DATASET RECORDS =
►
$ cat config.mk
export PLATFORM = sky130hd
export DESIGN_NAME = resistive_touch_sample_filter
export DESIGN_NICKNAME = d
export VERILOG_FILES = /design/src/hw/rtl/rtsf_pkg.sv /design/src/hw/rtl/rtsf_front.sv /design/src/hw/rtl/rtsf_queue.sv /design/src/hw/rtl/rtsf_back.sv /design/src/hw/rtl/resistive_touch_sample_filter.sv
export SDC_FILE = /design/constraint.sdc
export NUM_CORES = 1
export LEC_CHECK = 0
export BUFFER_PORTS_ARGS = -buffer_cell sky130_fd_sc_hd__buf_2
export CORE_AREA = 3 3 196 218
export DETAILED_ROUTE_END_ITERATION = 10
export DIE_AREA = 0 0 199 221
export PLACE_DENSITY = 0.76
export SYNTH_ARGS = -nofsm -noshare
export SYNTH_HDL_FRONTEND = slang
export SYNTH_SLANG_ARGS = --single-unit
$ cat constraint.sdc
create_clock -name clk_i -period 9.05 [get_ports clk_i]
set_clock_uncertainty 0.15 [all_clocks]
set_input_delay 1.81 -clock clk_i [delete_from_list [all_inputs] [get_ports clk_i]]
set_output_delay 1.81 -clock clk_i [all_outputs]
set_load 0.02 [all_outputs]
<file path="config.mk">
export PLATFORM = sky130hd
export DESIGN_NAME = postfix_accumulator_code_emitter
export DESIGN_NICKNAME = d
export VERILOG_FILES = /design/src/rtl/pace_pkg.sv /design/src/rtl/pace_ram.sv /design/src/rtl/postfix_accumulator_code_emitter.sv
export SDC_FILE = /design/constraint.sdc
export NUM_CORES = 2
export LEC_CHECK = 0
export ABC_AREA = 1
export BUFFER_PORTS_ARGS = -buffer_cell sky130_fd_sc_hd__clkbuf_2
export CORE_AREA = 2 2 424 426
export DETAILED_ROUTE_END_ITERATION = 10
export DIE_AREA = 0 0 426 428
export GPL_TIMING_DRIVEN = 0
export PLACE_DENSITY = 0.48
export SYNTH_ARGS = -nofsm -noshare
export SYNTH_HDL_FRONTEND = slang
export SYNTH_HIERARCHICAL = 1
export SYNTH_SLANG_ARGS = --single-unit
</file>
<file path="constraint.sdc">
create_clock -name aclk -period 14 [get_ports aclk]
set_input_delay 2.1 -clock aclk [delete_from_list [all_inputs] [get_ports aclk]]
set_output_delay 2.1 -clock aclk [all_outputs]
set_load 0.005 [all_outputs]
</file>
<file path="src/rtl/pace_pkg.sv">
// Shared types and constants for the postfix accumulator code emitter.
// No dependencies.
package pace_pkg;

    localparam int SYM_W     = 8;
    localparam int VAL_W     = 8;
    localparam int S_DATA_W  = 8;
    localparam int S_USER_W  = 1;
    localparam int M_DATA_W  = 16;
    localparam int M_USER_W  = 2;

    localparam logic [SYM_W-1:0] SYM_ADD = 8'h2B;
    localparam logic [SYM_W-1:0] SYM_SUB = 8'h2D;
    localparam logic [SYM_W-1:0] SYM_MUL = 8'h2A;
    localparam logic [SYM_W-1:0] SYM_DIV = 8'h2F;

    typedef enum logic [1:0] {
        KIND_LOAD  = 2'd0,
        KIND_OP    = 2'd1,
        KIND_STORE = 2'd2,
        KIND_ERROR = 2'd3
    } kind_t;

    typedef enum logic [1:0] {
        OPC_ADD = 2'd0,
        OPC_SUB = 2'd1,
        OPC_MUL = 2'd2,
        OPC_DIV = 2'd3
    } opcode_t;

    typedef enum logic {
        ERR_UNDERFLOW = 1'b0,
        ERR_OVERFLOW  = 1'b1
    } err_code_t;

    typedef enum logic [1:0] {
        BEAT_LOAD  = 2'd0,
        BEAT_OP    = 2'd1,
        BEAT_STORE = 2'd2
    } beat_t;

    // one stack entry: temp tag and the letter symbol or temp number
    typedef struct packed {
        logic             tag;
        logic [VAL_W-1:0] val;
    } entry_t;

    localparam int ENTRY_W = $bits(entry_t);

    // everything one item leaves for the result channel
    typedef struct packed {
        logic             is_err;
        err_code_t        err_code;
        opcode_t          opcode;
        entry_t           left;
        entry_t           right;
        logic [VAL_W-1:0] tnum;
    } rec_t;

endpackage

</file>
<file path="src/rtl/pace_ram.sv">
// Generic single-write, single-read RAM with registered read data.
// No dependencies.
module pace_ram #(
    parameter int WIDTH = 9,
    parameter int DEPTH = 128
) (
    input  logic                     aclk,
    input  logic                     we,
    input  logic [$clog2(DEPTH)-1:0] waddr,
    input  logic [WIDTH-1:0]         wdata,
    input  logic [$clog2(DEPTH)-1:0] raddr,
    output logic [WIDTH-1:0]         rdata
);

    logic [WIDTH-1:0] mem_reg [DEPTH];
    logic [WIDTH-1:0] rd_data_reg;

    always_ff @(posedge aclk) begin
        if (we) begin
            mem_reg[waddr] <= wdata;
        end
        rd_data_reg <= mem_reg[raddr];
    end

    assign rdata = rd_data_reg;

endmodule

</file>
<file path="src/rtl/postfix_accumulator_code_emitter.sv">
// Postfix to accumulator code emitter: top two stack entries in registers, rest in pace_ram.
// The first result beat is registered and valid in the cycle after the input beat is accepted, if the port is idle.
// Letters and ignored symbols are accepted one beat per cycle while s_tready is high; an operator
// holds the result port for three beats and an error for one.
// Reset (aresetn, synchronous) clears stack count, temp counter, error latch and queue;
// the stack memory is not cleared and no clearing pass is needed.
module postfix_accumulator_code_emitter #(
    parameter int STACK_DEPTH = 128,
    parameter int TEMP_BITS   = 8
) (
    input  logic                          aclk,
    input  logic                          aresetn,
    input  logic                          s_tvalid,
    output logic                          s_tready,
    input  logic [pace_pkg::S_DATA_W-1:0] s_tdata,  // [7:0] symbol
    input  logic [pace_pkg::S_USER_W-1:0] s_tuser,  // [0] first
    output logic                          m_tvalid,
    input  logic                          m_tready,
    output logic [pace_pkg::M_DATA_W-1:0] m_tdata,  // [1:0] opcode, [2] is_temp,
                                                    // [10:3] operand, [11] error_code
    output logic [pace_pkg::M_USER_W-1:0] m_tuser,  // [1:0] kind
    output logic                          m_tlast
);

    import pace_pkg::*;

    localparam int CW = $clog2(STACK_DEPTH + 1);
    localparam int AW = $clog2(STACK_DEPTH);

    // stack and expression state
    logic [CW-1:0]        count_reg, count_next;
    logic [TEMP_BITS-1:0] temp_reg, temp_next;
    logic                 err_reg, err_next;
    entry_t               top_reg, top_next;
    entry_t               second_reg, second_next;
    logic                 fwd_valid_reg;
    entry_t               fwd_data_reg;

    // result queue
    rec_t                 out_rec_reg, hold_rec_reg;
    logic                 out_valid_reg, hold_valid_reg;
    beat_t                beat_reg;

    logic                 accept;
    logic                 first;
    logic [SYM_W-1:0]     symbol;
    logic [CW-1:0]        eff_count;
    logic [TEMP_BITS-1:0] eff_temp, new_temp;
    logic                 eff_err;
    logic                 is_letter, is_op;
    opcode_t              op;
    entry_t               mem_top;
    logic [ENTRY_W-1:0]   ram_rdata;
    logic                 ram_we;
    logic [AW-1:0]        ram_waddr, ram_raddr;
    rec_t                 new_rec;
    logic                 new_valid;
    logic                 last_beat, out_done, out_free;

    assign accept = s_tvalid && s_tready;
    assign first  = s_tuser[0];
    assign symbol = s_tdata[SYM_W-1:0];

    assign eff_count = first ? '0 : count_reg;
    assign eff_temp  = first ? '0 : temp_reg;
    assign eff_err   = first ? 1'b0 : err_reg;
    assign new_temp  = eff_temp + TEMP_BITS'(1);
    assign mem_top   = fwd_valid_reg ? fwd_data_reg : entry_t'(ram_rdata);

    always_comb begin
        is_letter = symbol inside {[8'h41:8'h5A], [8'h61:8'h7A]};
        is_op     = 1'b1;
        op        = OPC_ADD;
        case (symbol)
            SYM_ADD: op = OPC_ADD;
            SYM_SUB: op = OPC_SUB;
            SYM_MUL: op = OPC_MUL;
            SYM_DIV: op = OPC_DIV;
            default: is_op = 1'b0;
        endcase
    end

    always_comb begin
        count_next  = count_reg;
        temp_next   = temp_reg;
        err_next    = err_reg;
        top_next    = top_reg;
        second_next = second_reg;
        ram_we      = 1'b0;
        new_valid   = 1'b0;
        new_rec     = '0;
        new_rec.left  = second_reg;
        new_rec.right = top_reg;
        new_rec.tnum  = VAL_W'(new_temp);
        new_rec.opcode = op;
        if (accept) begin
            count_next = eff_count;
            temp_next  = eff_temp;
            err_next   = eff_err;
            if (!eff_err) begin
                if (is_letter) begin
                    if (eff_count == CW'(STACK_DEPTH)) begin
                        err_next         = 1'b1;
                        new_valid        = 1'b1;
                        new_rec.is_err   = 1'b1;
                        new_rec.err_code = ERR_OVERFLOW;
                    end else begin
                        ram_we      = eff_count >= CW'(2);
                        second_next = top_reg;
                        top_next    = '{tag: 1'b0, val: symbol};
                        count_next  = eff_count + CW'(1);
                    end
                end else if (is_op) begin
                    if (eff_count < CW'(2)) begin
                        err_next         = 1'b1;
                        new_valid        = 1'b1;
                        new_rec.is_err   = 1'b1;
                        new_rec.err_code = ERR_UNDERFLOW;
                    end else begin
                        new_valid   = 1'b1;
                        top_next    = '{tag: 1'b1, val: VAL_W'(new_temp)};
                        second_next = mem_top;
                        count_next  = eff_count - CW'(1);
                        temp_next   = new_temp;
                    end
                end
            end
        end
    end

    // memory holds entries below the top two; read port tracks the next one down
    assign ram_waddr = AW'(eff_count - CW'(2));
    assign ram_raddr = AW'(count_next - CW'(3));

    pace_ram #(
        .WIDTH(ENTRY_W),
        .DEPTH(STACK_DEPTH)
    ) u_stack (
        .aclk (aclk),
        .we   (ram_we),
        .waddr(ram_waddr),
        .wdata(second_reg),
        .raddr(ram_raddr),
        .rdata(ram_rdata)
    );

    assign last_beat = out_rec_reg.is_err || (beat_reg == BEAT_STORE);
    assign out_done  = out_valid_reg && m_tready && last_beat;
    assign out_free  = !out_valid_reg || out_done;
    assign s_tready  = !hold_valid_reg;

    always_ff @(posedge aclk) begin
        if (!aresetn) begin
            count_reg      <= '0;
            temp_reg       <= '0;
            err_reg        <= 1'b0;
            fwd_valid_reg  <= 1'b0;
            out_valid_reg  <= 1'b0;
            hold_valid_reg <= 1'b0;
            beat_reg       <= BEAT_LOAD;
        end else begin
            count_reg     <= count_next;
            temp_reg      <= temp_next;
            err_reg       <= err_next;
            fwd_valid_reg <= ram_we;
            if (out_free) begin
                beat_reg <= BEAT_LOAD;
                if (hold_valid_reg) begin
                    out_valid_reg  <= 1'b1;
                    hold_valid_reg <= 1'b0;
                end else begin
                    out_valid_reg <= new_valid;
                end
            end else begin
                if (m_tready) begin
                    beat_reg <= beat_t'(beat_reg + 2'd1);
                end
                if (new_valid) begin
                    hold_valid_reg <= 1'b1;
                end
            end
        end
    end

    always_ff @(posedge aclk) begin
        top_reg      <= top_next;
        second_reg   <= second_next;
        fwd_data_reg <= second_reg;
        if (out_free) begin
            out_rec_reg <= hold_valid_reg ? hold_rec_reg : new_rec;
        end else if (new_valid) begin
            hold_rec_reg <= new_rec;
        end
    end

    kind_t            o_kind;
    opcode_t          o_opcode;
    logic             o_is_temp;
    logic [VAL_W-1:0] o_operand;

    always_comb begin
        o_kind    = KIND_ERROR;
        o_opcode  = OPC_ADD;
        o_is_temp = 1'b0;
        o_operand = '0;
        if (!out_rec_reg.is_err) begin
            case (beat_reg)
                BEAT_LOAD: begin
                    o_kind    = KIND_LOAD;
                    o_is_temp = out_rec_reg.left.tag;
                    o_operand = out_rec_reg.left.val;
                end
                BEAT_OP: begin
                    o_kind    = KIND_OP;
                    o_opcode  = out_rec_reg.opcode;
                    o_is_temp = out_rec_reg.right.tag;
                    o_operand = out_rec_reg.right.val;
                end
                BEAT_STORE: begin
                    o_kind    = KIND_STORE;
                    o_is_temp = 1'b1;
                    o_operand = out_rec_reg.tnum;
                end
                default: begin
                    o_kind = KIND_ERROR;
                end
            endcase
        end
    end

    assign m_tvalid = out_valid_reg;
    assign m_tlast  = last_beat;
    assign m_tuser  = o_kind;
    assign m_tdata  = {4'b0000,
                       out_rec_reg.is_err ? out_rec_reg.err_code : ERR_UNDERFLOW,
                       o_operand, o_is_temp, o_opcode};

    a_hold_needs_out: assert property (@(posedge aclk) disable iff (!aresetn)
        hold_valid_reg |-> out_valid_reg)
        else $error("queue holds a record behind an empty output slot");

    a_count_bound: assert property (@(posedge aclk) disable iff (!aresetn)
        count_reg <= CW'(STACK_DEPTH))
        else $error("stack count beyond depth");

    a_err_one_beat: assert property (@(posedge aclk) disable iff (!aresetn)
        (out_valid_reg && out_rec_reg.is_err) |-> (beat_reg == BEAT_LOAD))
        else $error("error record past its only beat");

    a_first_letter: assert property (@(posedge aclk) disable iff (!aresetn)
        (accept && first && is_letter) |=> (count_reg == CW'(1) && !err_reg))
        else $error("first letter did not restart the stack");

endmodule
</file>
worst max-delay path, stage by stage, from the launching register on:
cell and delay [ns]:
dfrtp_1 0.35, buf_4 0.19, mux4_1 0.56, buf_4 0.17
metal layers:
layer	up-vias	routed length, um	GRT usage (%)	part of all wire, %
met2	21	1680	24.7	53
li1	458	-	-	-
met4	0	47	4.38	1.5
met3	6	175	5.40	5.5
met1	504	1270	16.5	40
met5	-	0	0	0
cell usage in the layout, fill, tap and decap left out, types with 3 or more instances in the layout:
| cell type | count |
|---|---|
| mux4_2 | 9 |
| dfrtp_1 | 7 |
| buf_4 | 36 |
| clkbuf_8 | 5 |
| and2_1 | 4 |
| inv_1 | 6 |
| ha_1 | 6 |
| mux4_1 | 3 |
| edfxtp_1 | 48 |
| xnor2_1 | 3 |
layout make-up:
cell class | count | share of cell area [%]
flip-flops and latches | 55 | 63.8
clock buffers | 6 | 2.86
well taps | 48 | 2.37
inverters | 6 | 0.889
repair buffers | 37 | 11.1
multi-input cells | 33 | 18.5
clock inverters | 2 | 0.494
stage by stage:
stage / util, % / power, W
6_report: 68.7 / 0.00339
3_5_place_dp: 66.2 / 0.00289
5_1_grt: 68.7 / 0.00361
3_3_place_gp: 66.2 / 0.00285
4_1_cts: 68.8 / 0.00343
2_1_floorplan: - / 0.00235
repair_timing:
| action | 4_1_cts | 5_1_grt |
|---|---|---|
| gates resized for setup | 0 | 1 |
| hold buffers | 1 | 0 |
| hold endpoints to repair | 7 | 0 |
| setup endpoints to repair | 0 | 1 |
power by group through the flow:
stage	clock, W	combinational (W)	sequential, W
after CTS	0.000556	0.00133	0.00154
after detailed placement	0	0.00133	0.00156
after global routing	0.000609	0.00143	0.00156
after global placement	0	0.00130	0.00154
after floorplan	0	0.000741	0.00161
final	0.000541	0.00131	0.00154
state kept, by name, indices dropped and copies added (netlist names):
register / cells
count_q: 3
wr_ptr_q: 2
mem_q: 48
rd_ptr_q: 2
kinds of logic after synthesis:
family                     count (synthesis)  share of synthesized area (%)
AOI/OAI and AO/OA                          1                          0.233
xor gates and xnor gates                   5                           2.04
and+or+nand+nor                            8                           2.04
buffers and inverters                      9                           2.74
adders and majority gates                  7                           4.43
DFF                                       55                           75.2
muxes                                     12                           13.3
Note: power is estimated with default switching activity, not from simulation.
[src/bptg_pkg.sv]
// Shared types, constants and the sine table builder for the beep pattern tone generator.
// No dependencies; every other file of the block imports this package.
package bptg_pkg;

	localparam int unsigned SINE_INDEX_BITS_DEF = 10;
	localparam int unsigned FIFO_DEPTH          = 4;
	localparam int unsigned CFG_DATA_W          = 32;
	localparam int unsigned CFG_INDEX_W         = 3;
	localparam int unsigned SAMPLE_W            = 16;

	// register reset values
	localparam logic [31:0] BOOT_PHASE_STEP_RST = 32'd1342177280;
	localparam logic [31:0] WARN_PHASE_STEP_RST = 32'd1046898278;
	localparam logic [7:0]  BOOT_BURSTS_RST     = 8'd4;
	localparam logic [19:0] BOOT_TONE_LEN_RST   = 20'd1920;
	localparam logic [19:0] BOOT_GAP_LEN_RST    = 20'd1920;
	localparam logic [19:0] WARN_TONE_LEN_RST   = 20'd1600;
	localparam logic [19:0] WARN_GAP_LEN_RST    = 20'd1600;
	localparam logic [23:0] WARN_TOTAL_LEN_RST  = 24'd80000;

	// 0.35 scaling: x*7/20 = ((x*7) >> 2) / 5, the /5 as a reciprocal multiply
	localparam logic [15:0] RECIP_5   = 16'd52429;
	localparam int unsigned RECIP_SHR = 18;

	typedef enum logic [CFG_INDEX_W-1:0] {
		REG_BOOT_PHASE_STEP = 3'd0,
		REG_WARN_PHASE_STEP = 3'd1,
		REG_BOOT_BURSTS     = 3'd2,
		REG_BOOT_TONE_LEN   = 3'd3,
		REG_BOOT_GAP_LEN    = 3'd4,
		REG_WARN_TONE_LEN   = 3'd5,
		REG_WARN_GAP_LEN    = 3'd6,
		REG_WARN_TOTAL_LEN  = 3'd7
	} reg_idx_t;

	// per-tick control word from the sequencer to the sample path
	typedef struct packed {
		logic sounding;
		logic tone;
	} tick_ctl_t;

	// Quarter-wave sine, Q30 Taylor series in Horner form, rounded to 15 bits.
	// qb is log2 of the quarter length. Elaboration use only.
	function automatic logic [14:0] quarter_sine(input int unsigned q, input int unsigned qb);
		logic [63:0] x;
		logic [63:0] x2;
		logic [63:0] t;
		logic [63:0] s;
		logic [63:0] v;
		logic [63:0] one;
		one = 64'd1 << 30;
		x   = (64'd1686629713 * 64'(q)) >> qb;
		x2  = (x * x) >> 30;
		t   = one;
		t   = one - ((x2 * t) >> 30) / 110;
		t   = one - ((x2 * t) >> 30) / 72;
		t   = one - ((x2 * t) >> 30) / 42;
		t   = one - ((x2 * t) >> 30) / 20;
		t   = one - ((x2 * t) >> 30) / 6;
		s   = (x * t) >> 30;
		v   = (s * 64'd32767 + (64'd1 << 29)) >> 30;
		if (v > 64'd32767) begin
			v = 64'd32767;
		end
		return v[14:0];
	endfunction

endpackage

[src/bptg_front.sv]
// Front end: configuration registers and the chime/train sequencer, one tick per word.
// Depends on bptg_pkg; emits a control word and a sine table index per accepted tick.
module bptg_front import bptg_pkg::*; #(
	parameter int unsigned SINE_INDEX_BITS = SINE_INDEX_BITS_DEF
) (
	input  logic                       clk,
	input  logic                       arst_n,
	input  logic                       cfg_we,
	input  logic [CFG_INDEX_W-1:0]     cfg_index,
	input  logic [CFG_DATA_W-1:0]      cfg_data,
	input  logic                       accept,
	input  logic                       boot_request,
	input  logic                       warn_level,
	output tick_ctl_t                  ctl,
	output logic [SINE_INDEX_BITS-1:0] idx
);

	typedef enum logic [1:0] {
		MODE_IDLE = 2'd0,
		MODE_BOOT = 2'd1,
		MODE_WARN = 2'd2
	} mode_t;

	logic [31:0] boot_step_q, warn_step_q;
	logic [7:0]  boot_count_q;
	logic [19:0] boot_tone_q, boot_gap_q, warn_tone_q, warn_gap_q;
	logic [23:0] warn_total_q;

	mode_t       mode_q, mode_n;
	logic        gap_q, gap_n;
	logic [19:0] seg_q, seg_n;
	logic [7:0]  bursts_q, bursts_n;
	logic [23:0] elapsed_q, elapsed_n;
	logic [31:0] phase_q, phase_n;
	logic        last_warn_q;
	logic        rise;
	logic        boundary;

	always_ff @(posedge clk or negedge arst_n) begin
		if (!arst_n) begin
			boot_step_q  <= BOOT_PHASE_STEP_RST;
			warn_step_q  <= WARN_PHASE_STEP_RST;
			boot_count_q <= BOOT_BURSTS_RST;
			boot_tone_q  <= BOOT_TONE_LEN_RST;
			boot_gap_q   <= BOOT_GAP_LEN_RST;
			warn_tone_q  <= WARN_TONE_LEN_RST;
			warn_gap_q   <= WARN_GAP_LEN_RST;
			warn_total_q <= WARN_TOTAL_LEN_RST;
		end else if (cfg_we) begin
			unique case (reg_idx_t'(cfg_index))
				REG_BOOT_PHASE_STEP: boot_step_q  <= cfg_data;
				REG_WARN_PHASE_STEP: warn_step_q  <= cfg_data;
				REG_BOOT_BURSTS:     boot_count_q <= cfg_data[7:0];
				REG_BOOT_TONE_LEN:   boot_tone_q  <= cfg_data[19:0];
				REG_BOOT_GAP_LEN:    boot_gap_q   <= cfg_data[19:0];
				REG_WARN_TONE_LEN:   warn_tone_q  <= cfg_data[19:0];
				REG_WARN_GAP_LEN:    warn_gap_q   <= cfg_data[19:0];
				REG_WARN_TOTAL_LEN:  warn_total_q <= cfg_data[23:0];
				default: ;
			endcase
		end
	end

	assign rise = warn_level & ~last_warn_q;

	always_comb begin
		mode_n    = mode_q;
		gap_n     = gap_q;
		seg_n     = seg_q;
		bursts_n  = bursts_q;
		elapsed_n = elapsed_q;
		phase_n   = phase_q;
		boundary  = 1'b0;
		ctl       = '0;
		idx       = '0;

		if (mode_q == MODE_IDLE) begin
			if (boot_request && boot_count_q != '0 && boot_tone_q != '0) begin
				mode_n   = MODE_BOOT;
				bursts_n = '0;
				gap_n    = 1'b0;
				seg_n    = '0;
				phase_n  = '0;
			end else if (rise && warn_tone_q != '0 && warn_total_q != '0) begin
				mode_n    = MODE_WARN;
				elapsed_n = '0;
				gap_n     = 1'b0;
				seg_n     = '0;
				phase_n   = '0;
			end
		end

		// warning cleared: stop now unless a gap is already under way
		if (mode_n == MODE_WARN && !warn_level && (!gap_n || seg_n == '0)) begin
			mode_n = MODE_IDLE;
		end

		unique case (mode_n)
			MODE_BOOT: begin
				ctl.sounding = 1'b1;
				if (!gap_n) begin
					ctl.tone = 1'b1;
					idx      = phase_n[31 -: SINE_INDEX_BITS];
					phase_n  = phase_n + boot_step_q;
					seg_n    = seg_n + 20'd1;
					if (seg_n >= boot_tone_q) begin
						if (bursts_n != 8'hFF) begin
							bursts_n = bursts_n + 8'd1;
						end
						if (bursts_n >= boot_count_q) begin
							mode_n = MODE_IDLE;
						end else if (boot_gap_q != '0) begin
							gap_n = 1'b1;
							seg_n = '0;
						end else begin
							seg_n   = '0;
							phase_n = '0;
						end
					end
				end else begin
					seg_n = seg_n + 20'd1;
					if (seg_n >= boot_gap_q) begin
						gap_n   = 1'b0;
						seg_n   = '0;
						phase_n = '0;
					end
				end
			end
			MODE_WARN: begin
				ctl.sounding = 1'b1;
				if (elapsed_n != '1) begin
					elapsed_n = elapsed_n + 24'd1;
				end
				if (!gap_n) begin
					ctl.tone = 1'b1;
					idx      = phase_n[31 -: SINE_INDEX_BITS];
					phase_n  = phase_n + warn_step_q;
					seg_n    = seg_n + 20'd1;
					if (seg_n >= warn_tone_q) begin
						if (warn_gap_q != '0) begin
							gap_n = 1'b1;
							seg_n = '0;
						end else begin
							boundary = 1'b1;
						end
					end
				end else begin
					seg_n = seg_n + 20'd1;
					if (seg_n >= warn_gap_q) begin
						boundary = 1'b1;
					end
				end
				if (boundary) begin
					if (elapsed_n >= warn_total_q) begin
						mode_n = MODE_IDLE;
					end else begin
						gap_n   = 1'b0;
						seg_n   = '0;
						phase_n = '0;
					end
				end
			end
			default: ;
		endcase
	end

	always_ff @(posedge clk or negedge arst_n) begin
		if (!arst_n) begin
			mode_q      <= MODE_IDLE;
			gap_q       <= 1'b0;
			seg_q       <= '0;
			bursts_q    <= '0;
			elapsed_q   <= '0;
			phase_q     <= '0;
			last_warn_q <= 1'b0;
		end else if (accept) begin
			mode_q      <= mode_n;
			gap_q       <= gap_n;
			seg_q       <= seg_n;
			bursts_q    <= bursts_n;
			elapsed_q   <= elapsed_n;
			phase_q     <= phase_n;
			last_warn_q <= warn_level;
		end
	end

endmodule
◄
REQUIRED ACTION =
Copy every single line of the material above that holds "word".

TASK OUTPUT =
	// per-tick control word from the sequencer to the sample path
// Front end: configuration registers and the chime/train sequencer, one tick per word.
// Depends on bptg_pkg; emits a control word and a sine table index per accepted tick.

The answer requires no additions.